Cats, cars, and crossings: The consequences of road networks for the conservation of an endangered felid

• Main Authors: AnnMarie Blackburn, Levi J. Heffelfinger, Amanda M. Veals, Michael E. Tewes, John H. Young, Jr.
• Format: Article
• Language: English
• Published: Elsevier 2021-06-01
• Series: Global Ecology and Conservation
• Subjects: Anthropogenic encroachment; Cox proportional hazards; Demographics; Endangered species; Kaplan-Meier; Ocelot
• Online Access: http://www.sciencedirect.com/science/article/pii/S2351989421001323

Encroaching urban development is a leading cause of habitat loss, replacing natural areas with anthropogenic infrastructure and road networks. Roadways can influence the spatial ecology and survival of mammalian carnivores, particularly felids, thereby threatening long-term persistence and conservation of sensitive populations. Ocelots (Leopardus pardalis) are a federally endangered felid in the United States with breeding populations restricted to the Lower Rio Grande Valley of South Texas, an area of extensive anthropogenic expansion. We evaluated the influence of road networks on ocelot survival using a long-term telemetry dataset (1982–2001, n = 59) and draw comparisons with a spatially referenced historical dataset of ocelot-vehicle collisions in the same area (1982–2020, n = 54).
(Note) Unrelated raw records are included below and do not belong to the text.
## src/rtl/ssfm_pkg.sv

```systemverilog
// Shared types, constants and helper functions for the stream slowdown monitor.
// No dependencies; every other file of the block but ssfm_checker uses this package.
`default_nettype none

package ssfm_pkg;

   localparam int SUM_W      = 48;
   localparam int CNT_W      = 32;
   localparam int ALONE_W    = 32;
   localparam int TIME_W     = 48;
   localparam int STREAM_W   = 2;
   localparam int CHAN_W     = 3;
   localparam int CHIP_W     = 2;
   localparam int KIND_W     = 2;
   localparam int SLOW_W     = 64;
   localparam int FRAC_W     = 16;
   localparam int DVD_W      = SLOW_W + FRAC_W;
   localparam int FAIR_W     = 17;
   localparam int PROP_W     = 32;
   localparam int ENTRY_W    = 2 * SUM_W;

   localparam int REQ_DATA_W = 144;
   localparam int RSP_DATA_W = 184;

   localparam int DEF_NUM_STREAMS       = 4;
   localparam int DEF_NUM_CHANNELS      = 8;
   localparam int DEF_CHIPS_PER_CHANNEL = 4;

   localparam logic [KIND_W-1:0] KIND_READ  = 2'd0;
   localparam logic [KIND_W-1:0] KIND_WRITE = 2'd1;
   localparam logic              SCOPE_CHIP = 1'b1;
   localparam logic              REQ_QUERY  = 1'b1;

   localparam logic [SUM_W-1:0]  SUM_MAX  = '1;
   localparam logic [CNT_W-1:0]  CNT_MAX  = '1;
   localparam logic [FAIR_W-1:0] FAIR_ONE = 17'h10000;

   typedef enum logic [3:0] {
      ST_CLEAR,
      ST_IDLE,
      ST_DECODE,
      ST_REC_RD,
      ST_REC_WR,
      ST_Q_RD,
      ST_Q_CHK,
      ST_Q_DIV,
      ST_FAIR,
      ST_FAIR_WAIT,
      ST_PROP,
      ST_PROP_WAIT,
      ST_DONE
   } state_type;

   typedef enum logic [1:0] {
      DIV_SLOW,
      DIV_FAIR,
      DIV_PROP
   } div_sel_type;

   typedef struct packed {
      logic        clear_wr;
      logic        latch;
      logic        mem_rd;
      logic        walk_mode;
      logic        rec_wr;
      logic        walk_upd;
      logic        walk_next;
      logic        div_start;
      div_sel_type div_sel;
      logic        fair_ld;
      logic        prop_ld;
      logic        out_ld;
   } cmd_type;

   typedef struct packed {
      logic clear_last;
      logic is_query;
      logic alone_zero;
      logic walk_last;
      logic div_done;
      logic fair_direct;
      logic prop_direct;
      logic out_free;
   } status_type;

   function automatic logic [SUM_W-1:0] sat_add48(input logic [SUM_W-1:0] a,
                                                  input logic [SUM_W-1:0] b);
      logic [SUM_W:0] s;
      s = {1'b0, a} + {1'b0, b};
      return s[SUM_W] ? SUM_MAX : s[SUM_W-1:0];
   endfunction

   function automatic logic [CNT_W-1:0] sat_inc32(input logic [CNT_W-1:0] a);
      return (a == CNT_MAX) ? a : a + 1'b1;
   endfunction

endpackage

`default_nettype wire

```

## src/rtl/ssfm_ctrl.sv

```systemverilog
// Sequencer for clearing sweep, record, query walk, ratio divisions and result hand-off.
// Depends on ssfm_pkg; drives the datapath through cmd_type and reads status_type.
`default_nettype none

module ssfm_ctrl (
   input  wire logic                   clock,
   input  wire logic                   reset,
   input  wire logic                   req_tvalid,
   output logic                        req_tready,
   input  wire ssfm_pkg::status_type   status,
   output ssfm_pkg::cmd_type           cmd
);

   ssfm_pkg::state_type state_ff, state_in;

   always_ff @(posedge clock) begin
      if (reset) begin
         state_ff <= ssfm_pkg::ST_CLEAR;
      end else begin
         state_ff <= state_in;
      end
   end

   always_comb begin
      state_in = state_ff;
      case (state_ff)
         ssfm_pkg::ST_CLEAR: begin
            if (status.clear_last) state_in = ssfm_pkg::ST_IDLE;
         end
         ssfm_pkg::ST_IDLE: begin
            if (req_tvalid) state_in = ssfm_pkg::ST_DECODE;
         end
         ssfm_pkg::ST_DECODE: begin
            state_in = status.is_query ? ssfm_pkg::ST_Q_RD : ssfm_pkg::ST_REC_RD;
         end
         ssfm_pkg::ST_REC_RD: state_in = ssfm_pkg::ST_REC_WR;
         ssfm_pkg::ST_REC_WR: state_in = ssfm_pkg::ST_DONE;
         ssfm_pkg::ST_Q_RD:   state_in = ssfm_pkg::ST_Q_CHK;
         ssfm_pkg::ST_Q_CHK: begin
            if (!status.alone_zero) state_in = ssfm_pkg::ST_Q_DIV;
            else if (status.walk_last) state_in = ssfm_pkg::ST_FAIR;
            else state_in = ssfm_pkg::ST_Q_RD;
         end
         ssfm_pkg::ST_Q_DIV: begin
            if (status.div_done) begin
               state_in = status.walk_last ? ssfm_pkg::ST_FAIR : ssfm_pkg::ST_Q_RD;
            end
         end
         ssfm_pkg::ST_FAIR: begin
            state_in = status.fair_direct ? ssfm_pkg::ST_PROP : ssfm_pkg::ST_FAIR_WAIT;
         end
         ssfm_pkg::ST_FAIR_WAIT: begin
            if (status.div_done) state_in = ssfm_pkg::ST_PROP;
         end
         ssfm_pkg::ST_PROP: begin
            state_in = status.prop_direct ? ssfm_pkg::ST_DONE : ssfm_pkg::ST_PROP_WAIT;
         end
         ssfm_pkg::ST_PROP_WAIT: begin
            if (status.div_done) state_in = ssfm_pkg::ST_DONE;
         end
         ssfm_pkg::ST_DONE: begin
            if (status.out_free) state_in = ssfm_pkg::ST_IDLE;
         end
         default: state_in = ssfm_pkg::ST_IDLE;
      endcase
   end

   always_comb begin
      cmd        = '0;
      cmd.div_sel = ssfm_pkg::DIV_SLOW;
      req_tready = 1'b0;
      case (state_ff)
         ssfm_pkg::ST_CLEAR: cmd.clear_wr = 1'b1;
         ssfm_pkg::ST_IDLE: begin
            req_tready = 1'b1;
            cmd.latch  = req_tvalid;
         end
         ssfm_pkg::ST_REC_RD: cmd.mem_rd = 1'b1;
         ssfm_pkg::ST_REC_WR: cmd.rec_wr = 1'b1;
         ssfm_pkg::ST_Q_RD: begin
            cmd.walk_mode = 1'b1;
            cmd.mem_rd    = 1'b1;
         end
         ssfm_pkg::ST_Q_CHK: begin
            cmd.walk_mode = 1'b1;
            cmd.div_start = !status.alone_zero;
            cmd.walk_next = status.alone_zero && !status.walk_last;
         end
         ssfm_pkg::ST_Q_DIV: begin
            cmd.walk_mode = 1'b1;
            cmd.walk_upd  = status.div_done;
            cmd.walk_next = status.div_done && !status.walk_last;
         end
         ssfm_pkg::ST_FAIR: begin
            cmd.div_sel   = ssfm_pkg::DIV_FAIR;
            cmd.div_start = !status.fair_direct;
            cmd.fair_ld   = status.fair_direct;
         end
         ssfm_pkg::ST_FAIR_WAIT: cmd.fair_ld = status.div_done;
         ssfm_pkg::ST_PROP: begin
            cmd.div_sel   = ssfm_pkg::DIV_PROP;
            cmd.div_start = !status.prop_direct;
            cmd.prop_ld   = status.prop_direct;
         end
         ssfm_pkg::ST_PROP_WAIT: cmd.prop_ld = status.div_done;
         ssfm_pkg::ST_DONE: cmd.out_ld = status.out_free;
         default: cmd.latch = 1'b0;
      endcase
   end

endmodule

`default_nettype wire

```

## config.mk

```make
export PLATFORM = sky130hd
export DESIGN_NAME = ssfm_ctrl
export DESIGN_NICKNAME = d
export VERILOG_FILES = /design/src/rtl/ssfm_pkg.sv /design/src/rtl/ssfm_ctrl.sv
export SDC_FILE = /design/constraint.sdc
export NUM_CORES = 1
export LEC_CHECK = 0
export BUFFER_PORTS_ARGS = -buffer_cell sky130_fd_sc_hd__buf_2
export CORE_AREA = 3 3 40 42
export DETAILED_ROUTE_END_ITERATION = 8
export DIE_AREA = 0 0 43 45
export HOLD_SLACK_MARGIN = 0.08
export PLACE_DENSITY = 0.7
export SETUP_SLACK_MARGIN = 0.4
export SLEW_MARGIN = 20
export SYNTH_ARGS = -nofsm -noshare
export SYNTH_HDL_FRONTEND = slang
export SYNTH_SLANG_ARGS = --single-unit
```

## constraint.sdc

```tcl
create_clock -name clock -period 2.11 [get_ports clock]
set_input_delay 0.211 -clock clock [delete_from_list [all_inputs] [get_ports clock]]
set_output_delay 0.211 -clock clock [all_outputs]
set_load 0.005 [all_outputs]
```

==> results by group, run 1 <==
Global routing
  – Initial antenna violation count: 0
  – Grt met3 use: 1.20%
  – First-pass GRT wire length: approximately 2300 µm
  – Vias in the first global route: 520
  – Total global-route track usage: roughly 15%
  – Met2 Use GR: around a quarter
  – Global route total overflow: 0
  – Met1 Use GR: between 20% and 30%
  – Busiest grt layer: met2
  – Largest net degree at the start of global routing: 20

Placement
  – GP Congestion: about 0.85
  – HPWL after DPL: ~1100 µm
  – Pre-CTS setup slack: roughly 0.34 ns
  – Placed Area: 667 µm²
  – Buffers on Ports: 24
  – Dpl cells: 112

Worst setup path
  – Crit path largest cell delay: 0.44 ns
  – CP max FO: 17
  – CP required: about 1.9 ns
  – Buffer and inverter count on the worst path: 1
  – Worst setup SP type: flip-flop
  – Crit-path slowest cell: dfxtp_4
  – Crit-path leading delay family: flip-flops
  – Worst R2R Path Depth: 5
  – WS Path Type: reg -> out
  – Crit end category: output port
  – Worst EP arrival: approximately 1.4 ns
  – CP Depth: 4
  – Cell breakdown of the critical path: nor2b_1 > nand2_1 > o21ai_1 > buf_2

Hold path
  – Worst hold path class: in -> reg
  – Min-Delay Path Depth: 2

Routing
  – Drt pass-1 iters: 4
  – Via Count: 647
  – Starting DRT DRC Count: 14
  – Wirelength per Cell: around 13 µm
  – DRT antenna net count: 0
  – Vias/cell: roughly 5.6
  – Final wirelength: roughly 1500 µm
  – Residual DRC: 0

Power and ir drop
  – P_sw: 0.364 mW
  – P_int: slightly above 0.4 mW
  – Seq pwr share: approximately a quarter
  – Final Power: ~0.77 mW
  – Sw Share: a little under half
  – Max VDD drop: 0.000726 V
  – Pwr Density: 1090 nW/µm²
  – Combinational share of power: 63.4%
  – Pleak: about 0.32 nW
  – Clk pwr share: about an eighth

CTS
  – Root buf cell: clkbuf_4
  – CTS tree: done
  – CTS Buf Count: 3
  – Clk_lat worst skew: between 0.2 and 0.25 ns
  – H-tree depth: 1
  – Number of hold-repair buffers added at the cts stage: 0
  – CTS sink count: 4
  – Max Root-Sink Buffers: 2
  – CTS clk-pin slew, worst paths: about 0.04 ns

Yosys
  – Post-synth top flop: dfxtp_1
  – Most frequent cell after synthesis: nand2_1
  – Area contributors post-synth: dfxtp_1 (14%), nand2b_1 (5.7%), nand2_1 (5.4%), a211oi_1 (4.1%), buf_6 (4.1%)
  – Yosys top cell area share: 14.5%
  – Number of flops mapped to enable cells by yosys: 0
  – Sequential area share after synthesis: between 10% and 20%
  – Synthesized Nets: a little under 90
  – Yosys top cell by area: dfxtp_1
  – Most frequent cells after synthesis: nand2_1 (8), inv_1 (5), nand2b_1 (5), nor2_1 (5)
  – Post-Synthesis Cells: between 70 and 80
  – Count of cell types in the netlist: 39
  – Cell Area, Synth: 553 µm²
  – Warnings, synthesis: 0
  – Synthesized flop and latch total: 4
  – Synth Area per Inst: a little over 7 µm²
  – Async set-reset flop share out of synthesis: 0%

Die
  – Die width: approximately 43 µm
  – Die Y-Extent: 45 µm
  – Io pins: 25
  – Die area: 1940 µm²
  – Core region area: approximately 1300 µm²
  – Initial core utilization: a little over two fifths
  – Rows: 13

Timing
  – PnR worst setup slack: ~0.53 ns
  – Worst Clk Skew: 0.00136 ns
  – Final count of hold timing violations: 0
  – Slew HR: around three quarters
  – Slew Limit Fails: 0
  – Slew @ Worst Pin: roughly 0.4 ns
  – Period utilization: about 75%
  – Fin Setup TNS: 0 ns
  – Unrepaired setup endpoints after global routing: no
  – Hold WS: 0.197 ns
  – Post-layout min period: roughly 1.6 ns
  – Peak Freq: roughly 630 MHz
  – Finish-stage setup viols: 0

Final layout
  – Layout Area Growth over Synthesis: 28.3%
  – Layout cells sized above 1: between 30% and 40%
  – Largest registers: state_ff: 4 flops
  – N_diodes: 0
  – Final Non-Filler Cells: about 120
  – Largest register FFs: 4
  – Reg with most FFs: state_ff
  – Finished Cell Area: roughly 710 µm²
  – Nets: 113
  – Final Util: a little under three fifths

Flow run
  – MaxCap Viol Count: 0

Run status
  – Status: complete, no violations
[power groups by stage]
stage	logic (mW)	clock network, mW	registers [mW]
6_report	0.489	0.0912	0.191
4_1_cts	0.477	0.0977	0.184
3_3_place_gp	0.467	0	0.178
2_1_floorplan	0.396	0	0.130
3_5_place_dp	0.471	0	0.177
5_1_grt	0.539	0.101	0.201
[cells in the final DEF, fill, tap and decap left out, drive strengths merged, types with 2 or more instances in the layout]
cell type / instances
and2: 2
a211oi: 3
o31a: 2
inv: 5
buf: 26
a21oi: 2
clkbuf: 3
nand2b: 5
nor3: 4
nand2: 8
dfxtp: 4
nor3b: 2
nor2b: 2
o21ai: 5
nor2: 5
[kinds of logic (layout without fill, tap and decap cells)]
kind of cell,Yosys count,after routing,synth area share [%]
buf+inv,10,34,10.6
mux,1,1,1.81
xor+xnor,1,1,1.58
compound gates,23,23,33.3
simple gates,37,37,38.2
flops,4,4,14.5
[path summary, 6_finish.rpt]
kind,startpoint,end,slack [ns]
min,reset,state_ff[3],0.20
max,state_ff[3],cmd[5],0.53
min reg2reg,state_ff[2],state_ff[2],0.61
max reg2reg,state_ff[1],state_ff[3],0.59
[routing by layer]
layer,vias up,routed length (µm)
li1,335,-
met1,286,684
met2,26,689
met3,0,106
met4,0,0
met5,-,0
[worst reg2reg max path, stage by stage, from the launching register on]
cell,delay [ns]
dfxtp_1,0.32
buf_4,0.17
nand3b_1,0.15
a211oi_1,0.40
nor3_1,0.14
a311oi_2,0.24
[cell type report]
class	instances	area, µm²
well taps	15	18.8
clock buffers	3	22.5
repair buffers	26	135
multi-input cells	62	425
inverters	5	18.8
fillers	125	576
flip-flops and latches	4	88.8
[timing repair]
item	CTS	global route
gates cloned	0	0
setup endpoints to repair	5	3
buffers inserted	0	0
resized for setup	4	4
Note: power is estimated with default switching activity, not from simulation.
==> run 2, diff against run 1 <==
Settings changed: ABC_AREA set to 1, CORE_AREA 3 3 40 42 to unset, CORE_MARGIN set to 3, CORE_UTILIZATION set to 39, DIE_AREA 0 0 43 45 to unset.
Clock period 2.11 ns to 1.29 ns, I/O delays scaled along.
==> run 2 against run 1 <==
  * The run now ends with negative setup slack left
  * First-iteration DRC count grew to 2.5 times the previous value
  * Synthesized cell count grew 30%
  * Critical path depth grew 1
  * Largest cell class unchanged
  * Largest power group unchanged
==> results by group, run 2 <==
Final layout
  – Layout cells sized above 1: 61.6% (was 37.0%)
  – Final Util: 87.7% (was 55.2%)
  – N_diodes: 0 (unchanged)
  – Layout Area Growth over Synthesis: 99.5% (was 28.3%)
  – Most common cell after layout, fill and taps aside: buf_2 (unchanged)
  – Most frequent cells in the layout: buf_2 (24), nand2_1 (18), nor2_1 (12) (was buf_2 (24), nand2_1 (8), nand2b_1 (5), inv_1 (5))
  – Fillcell total: 62 (was 125)
  – Largest register FFs: 4 (unchanged)
  – Largest registers: state_ff: 4 flops (unchanged)
  – Reg with most FFs: state_ff (unchanged)
  – Nets: 151 (was 113)

Routing
  – DRT antenna net count: 0 (unchanged)
  – Final wirelength: 2470 µm (was 1480 µm)
  – Drt pass-1 iters: 4 (unchanged)
  – Via Count: 858 (was 647)
  – Residual DRC: 0 (unchanged)
  – Wirelength per Cell: 16.3 µm (was 12.9 µm)
  – Vias/cell: 5.64 (was 5.63)
  – Starting DRT DRC Count: 35 (was 14)

Global routing
  – Vias in the first global route: 701 (was 520)
  – Busiest grt layer: met2 (unchanged)
  – Total global-route track usage: 23.0% (was 15.1%)
  – Global route total overflow: 0 (unchanged)
  – First-pass GRT wire length: 3180 µm (was 2300 µm)
  – Grt met3 use: 2.15% (was 1.20%)
  – Met2 Use GR: 41.4% (was 25.1%)
  – Met1 Use GR: 27.7% (was 21.4%)
  – Largest net degree at the start of global routing: 8 (was 20)
  – Initial antenna violation count: 0 (unchanged)

CTS
  – CTS sink count: 4 (unchanged)
  – CTS clk-pin slew, worst paths: 0.04 ns (about the same)
  – H-tree depth: 1 (unchanged)
  – CTS tree: done (unchanged)
  – Root buf cell: clkbuf_4 (unchanged)
  – Max Root-Sink Buffers: 2 (unchanged)
  – Clk_lat worst skew: 0.25 ns (was 0.23 ns)
  – CTS Buf Count: 3 (unchanged)

Timing
  – Unrepaired setup endpoints after global routing: yes (was no)
  – Finish-stage setup viols: 9 (was 0)
  – Final count of hold timing violations: 0 (unchanged)
  – Slew @ Worst Pin: 0.277 ns (was 0.395 ns)
  – Slew Limit Fails: 0 (unchanged)
  – Post-layout min period: between 1.5 and 2 ns
  – Hold WS: 0.0891 ns (was 0.197 ns)
  – Worst Clk Skew: 0.00611 ns (was 0.00136 ns)
  – Peak Freq: roughly 660 MHz
  – Period utilization: 117%
  – PnR worst setup slack: -0.214 ns (was 0.532 ns)
  – Slew HR: 81.3% (was 73.4%)

Flow run
  – MaxCap Viol Count: 0 (unchanged)

Power and ir drop
  – Max VDD drop: 0.00115 V (was 0.000726 V)
  – Pleak: 0.529 nW (was 0.321 nW)
  – Pwr Density: 1900 nW/µm² (was 1090 nW/µm²)
  – Clk pwr share: 9.0% (was 11.8%)
  – P_int: 0.883 mW (was 0.408 mW)
  – Combinational share of power: 75.2% (was 63.4%)
  – P_sw: 1.04 mW (was 0.364 mW)
  – Seq pwr share: 15.8% (was 24.8%)
  – Sw Share: 54.1% (was 47.1%)

Hold path
  – Min-Delay Path Depth: 2 (unchanged)
  – Worst hold path class: in -> reg (unchanged)

Run status
  – Status: finished with violations (was complete, no violations)
  – Failing checks: negative setup slack

Yosys
  – Compound-cell area share of the yosys netlist: 10.3% (was 33.3%)
  – Synthesized Nets: 110 (was 87)
  – Post-Synth XOR/XNOR Area: 0% (was 1.58%)
  – Number of flops mapped to enable cells by yosys: 0 (unchanged)
  – Post-synth top flop: dfxtp_1 (unchanged)
  – Post-Synth Simple-Gate Area: 63.5% (was 38.2%)
  – Sequential area share after synthesis: 15.8% (was 14.5%)
  – Warnings, synthesis: 0 (unchanged)
  – Count of cell types in the netlist: 18 (was 39)
  – Async set-reset flop share out of synthesis: 0% (unchanged)
  – Yosys top cell area share: 21.4% (was 14.5%)
  – Most frequent cell after synthesis: nand2_1 (unchanged)
  – Synthesized flop and latch total: 4 (unchanged)
  – Most frequent cells after synthesis: nand2_1 (29), nor2_1 (20), inv_1 (12), nand3_1 (7), o21ai_0 (5) (was nand2_1 (8), inv_1 (5), nand2b_1 (5), nor2_1 (5))
  – Cell Area, Synth: 508 µm² (was 553 µm²)
  – Synth Area per Inst: 5.13 µm² (was 7.28 µm²)
  – Largest family of logic cells by synthesized area: simple AND/OR/NAND/NOR gates (unchanged)
  – Multiplexer share of the synthesized area: 0% (was 1.81%)
  – Adder-Cell Fraction of Synth Area: 0% (unchanged)
  – Yosys top cell by area: nand2_1 (was dfxtp_1)
  – Post-Synthesis Cells: 99 (was 76)
  – Area contributors post-synth: nand2_1 (21%), dfxtp_1 (16%), nor2_1 (15%), inv_1 (8.9%), nand3_1 (6.9%) (was dfxtp_1 (14%), nand2b_1 (5.7%), nand2_1 (5.4%), a211oi_1 (4.1%), buf_6 (4.1%))

Worst setup path
  – CP required: 1.16 ns (was 1.90 ns)
  – Crit-path slowest cell: dfxtp_4 (unchanged)
  – WS Path Type: reg -> out (unchanged)
  – Crit path largest cell delay: 0.38 ns (was 0.44 ns)
  – Crit end category: output port (unchanged)
  – Buffer and inverter count on the worst path: 2 (was 1)
  – Cell breakdown of the critical path: buf_6 > nor2_4 > nand3_2 > o31ai_1 > buf_2 (was nor2b_1 > nand2_1 > o21ai_1 > buf_2)
  – Worst EP arrival: 1.38 ns (was 1.37 ns)
  – Worst R2R Path Depth: 8 (was 5)
  – Crit-path leading delay family: flip-flops (unchanged)
  – CP Depth: 5 (was 4)
  – CP max FO: 6 (was 17)
  – Worst setup SP type: flip-flop (unchanged)

Die
  – Io pins: 25 (unchanged)
  – Core region area: 1160 µm² (was 1280 µm²)
  – Die width: 42.1 µm (was 43 µm)
  – Initial core utilization: 43.9% (was 43.0%)
  – Die area: 1770 µm² (was 1940 µm²)
  – Die Y-Extent: 42.1 µm (was 45 µm)
  – Rows: 12 (was 13)

Placement
  – Pre-CTS setup slack: 0.113 ns (was 0.335 ns)
  – GP Congestion: 0.965 (was 0.854)
  – Buffers on Ports: 24 (unchanged)
  – HPWL after DPL: 1310 µm (was 1130 µm)
==> run 2: power groups by stage <==
stage	Clock (mW)	Sequential (mW)	Combinational (mW)
finish	0.174	0.304	1.45
global route	0.178	0.312	1.55
CTS	0.163	0.306	0.920
detailed placement	0	0.292	0.733
global placement	0	0.293	0.732
floorplan	0	0.269	0.535
==> run 2: cell families after synthesis <==
family / Yosys count
AOI/OAI and AO/OA: 10
buffers and inverters: 14
DFF: 4
and+or+nand+nor: 71
==> run 2: final timing paths <==
kind              slack, ns         from           to
setup / recovery      -0.21  state_ff[1]       cmd[2]
hold / removal         0.09        reset  state_ff[1]
setup reg to reg      -0.09  state_ff[1]  state_ff[0]
hold reg to reg        0.60  state_ff[3]  state_ff[3]
==> run 2: routing by layer <==
layer / routed length [µm] / up-vias
li1: - / 399
met1: 935 / 382
met3: 223 / 6
met5: 0 / -
met4: 49 / 0
met2: 1260 / 71
==> run 2: area by class of cell <==
cell class | instances | area [µm²] | area share (%)
clock buffer | 3 | 22.5 | 2.22
multi-input combinational | 81 | 579 | 57.2
sequential | 4 | 95.1 | 9.38
inverter | 14 | 70.1 | 6.91
tap | 14 | 17.5 | 1.73
timing repair buffer | 36 | 229 | 22.6
==> run 2: what timing repair did <==
action | 4_1_cts | 5_1_grt
gates resized for setup | 18 | 37
setup endpoints to repair | 18 | 18
hold buffers | 0 | 0
pin swaps | 4 | 21
buffers inserted | 4 | 8
==> run 2: through the flow <==
stage	instance area [µm²]	power [mW]	setup TNS [ns]	cells
floorplan	551	0.804	0	99
global placement	688	1.03	0	137
detailed placement	688	1.02	0	137
CTS	803	1.39	-0.274	144
global route	1010	2.04	-1.49	152
finish	1010	1.92	-0.968	152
Vehicle collisions accounted for 40% of radio-collared ocelot fatalities. Annual survival rates were 0.90 (95% CI = 0.84–0.95) for resident ocelots and 0.66 (95% CI = 0.45–0.97) for transient ocelots. We evaluated biological and road-related factors that may influence ocelot survival using Cox proportional hazards regression. The top model included density of unpaved, low-volume, and high-volume roads within home ranges and resident-transient status. Mortality risk increased 16% with every 0.07 km/km2 increase of high-volume roads within annual home range, decreased 45% with every 1.12 km/km2 increase of unpaved roads, and decreased 276% for residents compared to transients. Further, probability of mortality specifically from vehicle collision increased with greater density of low-volume roads within ocelot home ranges. Within the historical dataset of ocelot-vehicle collisions, 46% occurred on low-volume roads while 39% occurred on high-volume roads. Our results highlight the necessity for mitigation strategies on low-volume roads which cause the most ocelot-vehicle collisions. In addition, continued attention towards high-volume roads is necessary to ocelot conservation. Understanding how road attributes affect the survival of species sensitive to urbanization and habitat fragmentation can aid in their conservation.